The context of Galatians 2:20. Paul found that there came a change in the way that Gentile believers in Christ we being welcomed by the Jewish Christians, particularly in Jerusalem. Peter had learned the lesson from the Vision of the Sheet, that what God has made clean is clean to all (Jew and Gentile, Acts 10:9-16).
But the Jewish Christians, sometime later, began to insist that those who come to Christ from Gentile origins must be required to first become Jews. When they were complying with the Law of Moses, then they could be welcomed into the Christian church. Paul saw this as an error and a turning away from the principle of Acts 10 and an insult to Gentile believers. They has been welcomed for a while, but now with this new understanding of where Gentiles fit in, they were excluded. Peter was even refusing to have fellowship with them. Paul would have none of it.
Galatians 2:14 — Paul confronts these Judaising Christians and he tells them that they were not living according to the truth of the gospel. Are we forgiven by the Blood of Christ, or not? He was asking.
Application: The conflict between Jewish and Gentile Christians seems a million miles away from us today. But the absolute sovereigny and supremacy of grace and the failure of all attempts to earn God’s favor could not be more central to everyone’s struggle to know and serve God.
If we believe that our good deeds add our righteousness, we have lost Christ. If we turn our backs on people who come to Christ from other cultures or nationalities, we have lost the grace of God.
But even more to our personal struggles: If we think that our purity, our goodness, our hard work, our sacrifice mean anything with regard to our salvation, we have lost the message of the gospel of grace, and we are not at peace with God.
Saving faith is in Christ alone. Not Christ plus your efforts, your goodness, your prayers, your gifts, your service, your anything. Christ plus nothing.

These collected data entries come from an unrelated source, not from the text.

## config.mk

```make
export PLATFORM = sky130hd
export DESIGN_NAME = cpu_alu_register_execute
export DESIGN_NICKNAME = d
export VERILOG_FILES = /design/src/rtl/cae_pkg.sv /design/src/rtl/cae_decode.sv /design/src/rtl/cae_alu.sv /design/src/rtl/cpu_alu_register_execute.sv
export SDC_FILE = /design/constraint.sdc
export NUM_CORES = 1
export LEC_CHECK = 0
export ABC_AREA = 1
export BUFFER_PORTS_ARGS = -buffer_cell sky130_fd_sc_hd__buf_2
export CAP_MARGIN = 0
export CORE_MARGIN = 3
export CORE_UTILIZATION = 64
export DETAILED_ROUTE_END_ITERATION = 12
export PLACE_DENSITY = 0.88
export SETUP_SLACK_MARGIN = 0.4
export SLEW_MARGIN = 5
export SYNTH_ARGS = -nofsm -noshare
export SYNTH_HDL_FRONTEND = slang
export SYNTH_SLANG_ARGS = --single-unit
export TNS_END_PERCENT = 20
```

## constraint.sdc

```tcl
create_clock -name clk_i -period 8.3 [get_ports clk_i]
set_clock_uncertainty 0.15 [all_clocks]
set_input_delay 0.415 -clock clk_i [delete_from_list [all_inputs] [get_ports clk_i]]
set_output_delay 0.415 -clock clk_i [all_outputs]
set_load 0.01 [all_outputs]
```

## src/rtl/cae_pkg.sv

```systemverilog
// ----------------------------------------------------------------------------
// cae_pkg
// Types, opcode codes and flag positions shared by the register execute block.
// ----------------------------------------------------------------------------
package cae_pkg;

  typedef struct packed {
    logic [7:0] action;
    logic [7:0] operand;
  } in_t;

  typedef struct packed {
    logic [7:0] acc_out;
    logic [7:0] x_out;
    logic [7:0] y_out;
    logic [7:0] flags_out;
    logic       undefined_op;
  } out_t;

  typedef struct packed {
    logic [7:0] acc;
    logic [7:0] x;
    logic [7:0] y;
    logic [7:0] flags;
  } arch_t;

  typedef enum logic [3:0] {
    K_NONE = 4'd0,
    K_ADC  = 4'd1,
    K_SBC  = 4'd2,
    K_AND  = 4'd3,
    K_ORA  = 4'd4,
    K_EOR  = 4'd5,
    K_BIT  = 4'd6,
    K_CMP  = 4'd7,
    K_CPX  = 4'd8,
    K_CPY  = 4'd9,
    K_LDA  = 4'd10,
    K_LDX  = 4'd11,
    K_LDY  = 4'd12
  } alu_kind_e;

  localparam int unsigned FlagN = 7;
  localparam int unsigned FlagV = 6;
  localparam int unsigned FlagZ = 1;
  localparam int unsigned FlagC = 0;

  localparam logic [7:0] OP_ADC_IMM = 8'h69;
  localparam logic [7:0] OP_ADC_ABS = 8'h6D;
  localparam logic [7:0] OP_ADC_ZP  = 8'h65;
  localparam logic [7:0] OP_ADC_IZX = 8'h61;
  localparam logic [7:0] OP_SBC_IMM = 8'hE9;
  localparam logic [7:0] OP_SBC_ABS = 8'hED;
  localparam logic [7:0] OP_SBC_ZP  = 8'hE5;
  localparam logic [7:0] OP_SBC_IZX = 8'hE1;
  localparam logic [7:0] OP_AND_IMM = 8'h29;
  localparam logic [7:0] OP_AND_ABS = 8'h2D;
  localparam logic [7:0] OP_AND_ZP  = 8'h25;
  localparam logic [7:0] OP_AND_IZX = 8'h21;
  localparam logic [7:0] OP_ORA_IMM = 8'h09;
  localparam logic [7:0] OP_ORA_ABS = 8'h0D;
  localparam logic [7:0] OP_ORA_ZP  = 8'h05;
  localparam logic [7:0] OP_ORA_IZX = 8'h01;
  localparam logic [7:0] OP_EOR_IMM = 8'h49;
  localparam logic [7:0] OP_EOR_ABS = 8'h4D;
  localparam logic [7:0] OP_EOR_ZP  = 8'h45;
  localparam logic [7:0] OP_EOR_IZX = 8'h41;
  localparam logic [7:0] OP_BIT_ABS = 8'h2C;
  localparam logic [7:0] OP_BIT_ZP  = 8'h24;
  localparam logic [7:0] OP_CMP_IMM = 8'hC9;
  localparam logic [7:0] OP_CMP_ABS = 8'hCD;
  localparam logic [7:0] OP_CMP_ZP  = 8'hC5;
  localparam logic [7:0] OP_CMP_IZX = 8'hC1;
  localparam logic [7:0] OP_CPX_IMM = 8'hE0;
  localparam logic [7:0] OP_CPX_ABS = 8'hEC;
  localparam logic [7:0] OP_CPX_ZP  = 8'hE4;
  localparam logic [7:0] OP_CPY_IMM = 8'hC0;
  localparam logic [7:0] OP_CPY_ABS = 8'hCC;
  localparam logic [7:0] OP_CPY_ZP  = 8'hC4;
  localparam logic [7:0] OP_LDA_IMM = 8'hA9;
  localparam logic [7:0] OP_LDA_ABS = 8'hAD;
  localparam logic [7:0] OP_LDA_ZP  = 8'hA5;
  localparam logic [7:0] OP_LDA_IZX = 8'hA1;
  localparam logic [7:0] OP_LDX_IMM = 8'hA2;
  localparam logic [7:0] OP_LDX_ABS = 8'hAE;
  localparam logic [7:0] OP_LDX_ZP  = 8'hA6;
  localparam logic [7:0] OP_LDY_IMM = 8'hA0;
  localparam logic [7:0] OP_LDY_ABS = 8'hAC;
  localparam logic [7:0] OP_LDY_ZP  = 8'hA4;

endpackage

```

## src/rtl/cae_decode.sv

```systemverilog
// ----------------------------------------------------------------------------
// cae_decode
// Map an opcode byte to its ALU operation class.
// ----------------------------------------------------------------------------
module cae_decode (
  input  logic [7:0]         action_i,
  output cae_pkg::alu_kind_e kind_o
);
  import cae_pkg::*;

  always_comb begin
    unique case (action_i)
      OP_ADC_IMM, OP_ADC_ABS, OP_ADC_ZP, OP_ADC_IZX: kind_o = K_ADC;
      OP_SBC_IMM, OP_SBC_ABS, OP_SBC_ZP, OP_SBC_IZX: kind_o = K_SBC;
      OP_AND_IMM, OP_AND_ABS, OP_AND_ZP, OP_AND_IZX: kind_o = K_AND;
      OP_ORA_IMM, OP_ORA_ABS, OP_ORA_ZP, OP_ORA_IZX: kind_o = K_ORA;
      OP_EOR_IMM, OP_EOR_ABS, OP_EOR_ZP, OP_EOR_IZX: kind_o = K_EOR;
      OP_BIT_ABS, OP_BIT_ZP:                         kind_o = K_BIT;
      OP_CMP_IMM, OP_CMP_ABS, OP_CMP_ZP, OP_CMP_IZX: kind_o = K_CMP;
      OP_CPX_IMM, OP_CPX_ABS, OP_CPX_ZP:             kind_o = K_CPX;
      OP_CPY_IMM, OP_CPY_ABS, OP_CPY_ZP:             kind_o = K_CPY;
      OP_LDA_IMM, OP_LDA_ABS, OP_LDA_ZP, OP_LDA_IZX: kind_o = K_LDA;
      OP_LDX_IMM, OP_LDX_ABS, OP_LDX_ZP:             kind_o = K_LDX;
      OP_LDY_IMM, OP_LDY_ABS, OP_LDY_ZP:             kind_o = K_LDY;
      default:                                       kind_o = K_NONE;
    endcase
  end

endmodule

```

## src/rtl/cae_alu.sv

```systemverilog
// ----------------------------------------------------------------------------
// cae_alu
// Compute the next register state for one operation class and operand.
// ----------------------------------------------------------------------------
module cae_alu (
  input  cae_pkg::alu_kind_e kind_i,
  input  logic [7:0]         operand_i,
  input  cae_pkg::arch_t     state_i,
  output cae_pkg::arch_t     state_o
);
  import cae_pkg::*;

  logic [7:0] add_m;
  logic [8:0] sum;
  logic [7:0] cmp_reg;
  logic [8:0] diff;
  logic [7:0] logic_res;
  logic       add_v;

  assign add_m   = (kind_i == K_SBC) ? ~operand_i : operand_i;
  assign sum     = {1'b0, state_i.acc} + {1'b0, add_m} + {8'd0, state_i.flags[FlagC]};
  assign add_v   = ~(state_i.acc[7] ^ add_m[7]) & (state_i.acc[7] ^ sum[7]);
  assign cmp_reg = (kind_i == K_CPX) ? state_i.x :
                   (kind_i == K_CPY) ? state_i.y : state_i.acc;
  assign diff    = {1'b0, cmp_reg} - {1'b0, operand_i};

  always_comb begin
    unique case (kind_i)
      K_AND:   logic_res = state_i.acc & operand_i;
      K_ORA:   logic_res = state_i.acc | operand_i;
      K_EOR:   logic_res = state_i.acc ^ operand_i;
      default: logic_res = operand_i;
    endcase
  end

  always_comb begin
    state_o = state_i;
    unique case (kind_i)
      K_ADC, K_SBC: begin
        state_o.acc          = sum[7:0];
        state_o.flags[FlagC] = sum[8];
        state_o.flags[FlagV] = add_v;
        state_o.flags[FlagN] = sum[7];
        state_o.flags[FlagZ] = (sum[7:0] == 8'd0);
      end
      K_AND, K_ORA, K_EOR, K_LDA: begin
        state_o.acc          = logic_res;
        state_o.flags[FlagN] = logic_res[7];
        state_o.flags[FlagZ] = (logic_res == 8'd0);
      end
      K_LDX: begin
        state_o.x            = operand_i;
        state_o.flags[FlagN] = operand_i[7];
        state_o.flags[FlagZ] = (operand_i == 8'd0);
      end
      K_LDY: begin
        state_o.y            = operand_i;
        state_o.flags[FlagN] = operand_i[7];
        state_o.flags[FlagZ] = (operand_i == 8'd0);
      end
      K_BIT: begin
        state_o.flags[FlagN] = operand_i[7];
        state_o.flags[FlagV] = operand_i[6];
        state_o.flags[FlagZ] = ((state_i.acc & operand_i) == 8'd0);
      end
      K_CMP, K_CPX, K_CPY: begin
        state_o.flags[FlagC] = ~diff[8];
        state_o.flags[FlagN] = diff[7];
        state_o.flags[FlagZ] = (diff[7:0] == 8'd0);
      end
      K_NONE: begin
        state_o = state_i;
      end
      default: begin
        state_o = state_i;
      end
    endcase
  end

endmodule

```

## src/rtl/cpu_alu_register_execute.sv

```systemverilog
// Path: a transaction is accepted into the input register, passes decode and the ALU,
// and its result is captured in the output register.
// Throughput: one transaction per cycle while out_ready_i does not stall the output;
// the accumulator and flag feedback runs through the combinational ALU.
// Reset: rst_ni clears A, X, Y, status and both valid bits to zero.
// ----------------------------------------------------------------------------
// cpu_alu_register_execute
// Binary-mode accumulator/index execute stage: input register, decode and ALU,
// architectural registers and output register with valid/ready on both sides.
// ----------------------------------------------------------------------------
module cpu_alu_register_execute (
  input  logic          clk_i,
  input  logic          rst_ni,
  input  logic          in_valid_i,
  output logic          in_ready_o,
  input  cae_pkg::in_t  in_data_i,
  output logic          out_valid_o,
  input  logic          out_ready_i,
  output cae_pkg::out_t out_data_o
);
  import cae_pkg::*;

  in_t       in_q;
  logic      in_valid_q;
  arch_t     state_q;
  arch_t     state_d;
  out_t      out_q;
  logic      out_valid_q;
  alu_kind_e kind;
  logic      advance;

  assign advance    = in_valid_q && (!out_valid_q || out_ready_i);
  assign in_ready_o = !in_valid_q || advance;

  cae_decode u_decode (
    .action_i (in_q.action),
    .kind_o   (kind)
  );

  cae_alu u_alu (
    .kind_i    (kind),
    .operand_i (in_q.operand),
    .state_i   (state_q),
    .state_o   (state_d)
  );

  always_ff @(posedge clk_i or negedge rst_ni) begin
    if (!rst_ni) begin
      in_valid_q <= 1'b0;
    end else if (in_ready_o) begin
      in_valid_q <= in_valid_i;
    end
  end

  always_ff @(posedge clk_i) begin
    if (in_ready_o && in_valid_i) begin
      in_q <= in_data_i;
    end
  end

  always_ff @(posedge clk_i or negedge rst_ni) begin
    if (!rst_ni) begin
      state_q     <= '0;
      out_valid_q <= 1'b0;
    end else begin
      if (advance) begin
        state_q     <= state_d;
        out_valid_q <= 1'b1;
      end else if (out_ready_i) begin
        out_valid_q <= 1'b0;
      end
    end
  end

  always_ff @(posedge clk_i) begin
    if (advance) begin
      out_q.acc_out      <= state_d.acc;
      out_q.x_out        <= state_d.x;
      out_q.y_out        <= state_d.y;
      out_q.flags_out    <= state_d.flags;
      out_q.undefined_op <= (kind == K_NONE);
    end
  end

  assign out_valid_o = out_valid_q;
  assign out_data_o  = out_q;

`ifndef SYNTH
  a_undef_keeps_state: assert property (@(posedge clk_i) disable iff (!rst_ni)
    advance && (kind == K_NONE) |=> state_q == $past(state_q))
    else $error("undefined opcode changed register state");

  a_out_matches_state: assert property (@(posedge clk_i) disable iff (!rst_ni)
    out_valid_o |-> (out_q.acc_out == state_q.acc) && (out_q.x_out == state_q.x)
      && (out_q.y_out == state_q.y) && (out_q.flags_out == state_q.flags))
    else $error("output register disagrees with architectural state");

  a_advance_fills_out: assert property (@(posedge clk_i) disable iff (!rst_ni)
    advance |=> out_valid_o)
    else $error("executed transaction did not reach the output register");
`endif

endmodule
```

Word level (Yosys, flattened, before mapping)
Index checks and enable logic that the tools add are counted.

cells by class
  reduce and logical (&&, ||, !) cells = 30
  multiplexer cells = 14
  equality and inequality tests = 54
  add/subtract/negate cells = 3
  bitwise operators = 9

operators by type and width
  operator                                              count
  equality test 8 bit (second input constant)           24
  equality test 8 x 7 -> 1 bit (second input constant)  8
  equality test 8 x 6 -> 1 bit (second input constant)  6
  one-hot mux 4 bit (12 select lines)                   1
  zero test 8 bit                                       5
  two-way mux 8 bit                                     5
  OR reduction 4 bit                                    8
  one-hot mux 8 bit (3 select lines)                    1
  equality test 4 bit (second input constant)           5
  OR reduction 3 bit                                    6
  equality test 4 x 3 -> 1 bit (second input constant)  4
  equality test 8 x 4 -> 1 bit (second input constant)  2
  one-hot mux 8 bit (2 select lines)                    1
  adder 8 x 8 -> 9 bit                                  1
  adder 9 x 1 -> 9 bit                                  1
  subtractor 8 x 8 -> 9 bit                             1
  bitwise AND 8 bit                                     1
  equality test 4 x 2 -> 1 bit (second input constant)  2
  equality test 8 x 1 -> 1 bit (second input constant)  1
  equality test 8 x 3 -> 1 bit (second input constant)  1
  inverter 8 bit                                        1
  bitwise OR 8 bit                                      1
  bitwise XOR 8 bit                                     1
  OR reduction 2 bit                                    3
  other kinds (13)                                      20

word-level totals
  output and inout port bits = 35
  register bits = 75
  logic and storage cells = 123
  input port bits = 20

Depth between registers and ports, before layout
Gate-level depths: netlist (run 1).

  depth in word-level cells = 10
  mapped depth = 24
  depth with buffers taken out = 24

By module
A second synthesis (run 1) with hierarchy kept.

unflattened totals
  cell total of the unflattened synthesis = 654
  area, all modules = 5,350.1 µm²

by module, submodules not included
  module                    times used  seq. area each (µm²)  cells each  area an instance (µm²)
  cpu_alu_register_execute  1           2,322.2               200         2,901.5
  cae_alu                   1           0.0                   405         2,189.6
  cae_decode                1           0.0                   49          259.0

Least setup slack after synthesis (run 1)
No wires, ideal clock.

  path type = flip-flop to flip-flop
  start = reg in_q[13] (netlist bit)
  end = reg out_q (netlist bit out_data_o[2]), data pin
  library setup time = 0.146 ns
  data arrival time = 2.664 ns
  data required time = 8.004 ns
  stages on the path, launching flop included = 21
  slack = 5.340 ns
  path through = edfxtp_1 -> inv_1 -> nor2_2 -> inv_2 -> nor2_4 -> nand2_1 -> clkinv_1 -> a21oi_1 -> o21ai_0 -> o21ai_0 -> ha_1 -> inv_1 -> fa_1 -> xor2_1 -> nor3_1 -> nand3_1 -> nor2_1 -> nand4_1 -> nand2_1 -> nor2_1 -> a21oi_1

RTL lines
  item                    line                            source
  start, declared         cpu_alu_register_execute.sv:23  in_t in_q;
  start signal, assigned  cpu_alu_register_execute.sv:57  in_q <= in_data_i;
  end, declared           cpu_alu_register_execute.sv:27  out_t out_q;

==> results of run 1 <==
[synthesized netlist by cell type (all sizes together)]
| master | count | area (sq um) |
|---|---|---|
| a22oi | 1 | 7.51 |
| nor2 | 40 | 209 |
| inv | 68 | 263 |
| nand2 | 164 | 633 |
| ha | 31 | 388 |
| dfrtp | 30 | 751 |
| o21ai | 57 | 300 |
| edfxtp | 45 | 1350 |
| buf | 9 | 61.3 |
| nand3b | 2 | 15.0 |
| o21a | 1 | 7.51 |
| o311ai | 1 | 16.3 |
| conb | 1 | 3.75 |
| a31oi | 1 | 6.26 |
| a21o | 2 | 15.0 |
| clkinv | 1 | 3.75 |
| o211ai | 3 | 37.5 |
| fa | 3 | 60.1 |
| xor2 | 12 | 105 |
| nor3b | 1 | 7.51 |
| a21oi | 28 | 140 |
| nor3 | 2 | 10.0 |
| nand4 | 10 | 62.6 |
| clkbuf | 7 | 26.3 |
| xnor2 | 2 | 17.5 |
| nor4 | 4 | 25.0 |
| nand3 | 35 | 210 |
| o221ai | 4 | 41.3 |
[layer usage]
metal  GRT usage  up-vias
met2       0.453      239
li1            -     1980
met3      0.0609       43
met5           0        -
met4       0.151        0
met1       0.389     1960
[worst register-to-register path: cells and delay by family, from the launching register on]
| family | cells | cell delay (ns) |
|---|---|---|
| AO/OA/AOI/OAI | 7 | 1.34 |
| adder cells (fa/ha/maj) | 1 | 0.36 |
| buffers and inverters | 2 | 0.16 |
| flip-flops | 1 | 0.47 |
| AND/OR/NAND/NOR | 7 | 0.86 |
[cell families (layout without fill, tap and decap cells)]
kind of cell             Yosys count  count (layout)
AND/OR/NAND/NOR                  258             258
flip-flops                        75              75
adder cells (fa/ha/maj)           34              34
XOR/XNOR                          14              14
AO/OA/AOI/OAI                     98              98
buffers and inverters             85             137
other                              1               4
[how the worst max path moves through the flow]
| stage | startpoint | endpoint | slack, ns | cells past startpoint |
|---|---|---|---|---|
| final | in_q[9] | state_q[0] | 4.83 | 17 |
| after global routing | in_q[9] | state_q[0] | 4.41 | 17 |
| after CTS | in_q[9] | state_q[0] | 4.91 | 17 |
| after detailed placement | in_q[9] | state_q[0] | 4.92 | 17 |
| after global placement | in_q[9] | state_q[0] | 4.99 | 17 |
| after floorplan | in_q[13] | out_data_o[2] | 5.34 | 20 |
[state kept, by name, indices dropped and copies added (netlist names)]
| register | cells |
|---|---|
| state_q | 28 |
| out_data_o | 29 |
| out_valid_o | 1 |
| in_q | 16 |
| in_valid_q | 1 |
[metrics by stage]
| step | cells | worst slack [ns] |
|---|---|---|
| 3_3_place_gp | 699 | 4.99 |
| 2_1_floorplan | 568 | 5.34 |
| 4_1_cts | 716 | 4.91 |
| 5_1_grt | 716 | 4.41 |
| 3_5_place_dp | 699 | 4.92 |
| 6_report | 716 | 4.83 |
[cell type report]
| class | count | area, sq um |
|---|---|---|
| Clock buffer | 9 | 124 |
| Clock inverter | 7 | 51.3 |
| Tap cell | 96 | 120 |
| Multi-Input combinational cell | 408 | 2330 |
| Sequential cell | 75 | 2100 |
| Fill cell | 531 | 1760 |
| Timing Repair Buffer | 52 | 268 |
| Inverter | 69 | 267 |
[power by group through the flow]
| stage | clock, W | combinational (W) | sequential [W] |
|---|---|---|---|
| 6_report | 0.000261 | 0.000644 | 0.000592 |
| 2_1_floorplan | 0 | 0.000441 | 0.000594 |
| 3_3_place_gp | 0 | 0.000601 | 0.000591 |
| 5_1_grt | 0.000278 | 0.000716 | 0.000601 |
| 3_5_place_dp | 0 | 0.000627 | 0.000596 |
| 4_1_cts | 0.000261 | 0.000632 | 0.000589 |
[what timing repair did]
item,in CTS,in global routing
hold endpoints to repair,30,0
setup endpoints to repair,0,0
hold buffers,1,0
==> impl_metrics.tcl, run 1 <==
set metrics [dict create \
    dr.pass1.iters 5 \
    fin_crit_ns 3.47 \
    first_global_vias 3963 \
    path_class "reg -> reg" \
    power.share.switching 0.426 \
    initial_utilization 0.680 \
    cts_tree "done" \
    synth_fa_ha_area_frac 0.0938 \
    whs_ns 0.0735 \
    synth_simple_gate_area_frac 0.246 \
    status "complete, no violations" \
    setup_tns_ns 0 \
    fin_util 0.750 \
    yosysWarnings 0 \
    timing.final.crit_share 0.418 \
    dr_total_vias 4222 \
    worstRegToRegCells 17 \
    grt_overflow 0 \
    mostFrequentLayoutCell "nand2_1" \
    hold_viol 0 \
    min_path_cells 1 \
    dp.final_hpwl_um 8930 \
    place_area_sq_um 5080 \
    timing.rr.start "in_q[9]" \
    wl_met2_um 5470 \
    final_cell_mix "159 x nand2_1, 58 x inv_1, 50 x buf_2" \
    rsz0062_at_grt "false" \
    antenna_cells 0 \
    crit_family "compound AO/OA/AOI/OAI gates" \
    hold_end "in_q[1]" \
    power_density_nw_per_um2 284 \
    fmax_mhz 288 \
    worstSetupStartpointType "flip-flop" \
    synth_compound_area_frac 0.120 \
    ios 55 \
    dieArea_sq_um 8530 \
    track_usage 0.292 \
    syn_to_final_growth_pct 10.2 \
    power.share.clock 0.174 \
    rrSetupSlack_ns 4.83 \
    synth_seq_area_share 0.440 \
    critical_path.cell_chain "inv_2 -> nand2_1 -> a21oi_1 -> nand3_1 -> o21ai_0 -> o21ai_0 -> ha_1 -> a21oi_1 -> inv_1 -> nand2_1 -> nand3_1 -> a21oi_1 -> nor2_1 -> o21ai_0 -> nand3_1 -> nand2_1 -> o21ai_0" \
    slew_violations 0 \
    drt-initial-drc-count 437 \
    clock_sinks 75 \
    clk_latency_ns 0.36 \
    cts-root-buf "clkbuf_8" \
    hold_path_class "in -> reg" \
    p_int_w 0.000859 \
    fin_area_sq_um 5260 \
    clk_pin_slew_ns 0.09 \
    cp_slowest_stage_delay_ns 0.47 \
    row_count 30 \
    cts_max_level 3 \
    pwr-share-seq 0.396 \
    crit_fanout 15 \
    wl_met3_um 1110 \
    postCtsSetupBuffers 0 \
    synth_top_family_by_area "simple AND/OR/NAND/NOR gates" \
    r2r_end "state_q[0]" \
    place.gp.congestion 0.946 \
    syn-cell-area_sq_um 4770 \
    ys_types 44 \
    ctsLongestPathBuffers 2 \
    wl_per_cell_um 16.9 \
    hold_start "in_data_i[1]" \
    ant_nets 0 \
    arrival_ns 3.55 \
    critPathSlowestCell "edfxtp_1" \
    drive_above_1_share 0.165 \
    fin_nets 669 \
    cts_resized 0 \
    top_layer_used "met4" \
    slew_headroom 0.473 \
    synth_area_per_cell_sq_um 8.45 \
    cpMostUsedCell "o21ai_0" \
    die_y_um 92.4 \
    ir_worst_vdd_mv 0.188 \
    tightest_slew_ns 0.791 \
    core_area_sq_um 7020 \
    drc 0 \
    grt_max_degree 69 \
    p_switching_w 0.000637 \
    setup_viol 0 \
    routed_wirelength_um 12100 \
    cts_made_buffers 9 \
    muxShareOfSynthArea 0 \
    portBuffers 50 \
    cp.buffers_inverters 2 \
    leakagePower_nw 2.56 \
    vias_per_cell 5.90 \
    power_w 0.00150 \
    synth_xor_xnor_area_share 0.0257 \
    met1Wirelength_um 4980 \
    maxCapViolCount 0 \
    ys_seq_elements 75 \
    cp.required_ns 8.38 \
    antenna_found_initial 0 \
    p_comb_frac 0.430 \
    cp-end-kind "flip-flop" \
    die_w_um 92.4 \
    netlist_instances 565 \
    grt_pass1_wl_um 19000 \
]
(Power assumes the default switching activity.)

Paul moves from the rebuke of Peter (Cephas) to display his faith and his heart with reference to grace and peace:
“I have been crucified with Christ. It is no longer I who live, but Christ who lives in me. And the life I now live in the flesh I live by faith in the Son of God, who loved me and gave himself for me.” (Galatians 2:20 ESV)
He isn’t thanking God for all he did, all he sacrificed, how much he lost or how many times he was beaten. Those things didn’t matter in the least in his life with God. They happened, but they earned him nothing.
He is praising God that Christ lives in him. To be crucified with Christ is to lose all desire for self-justification.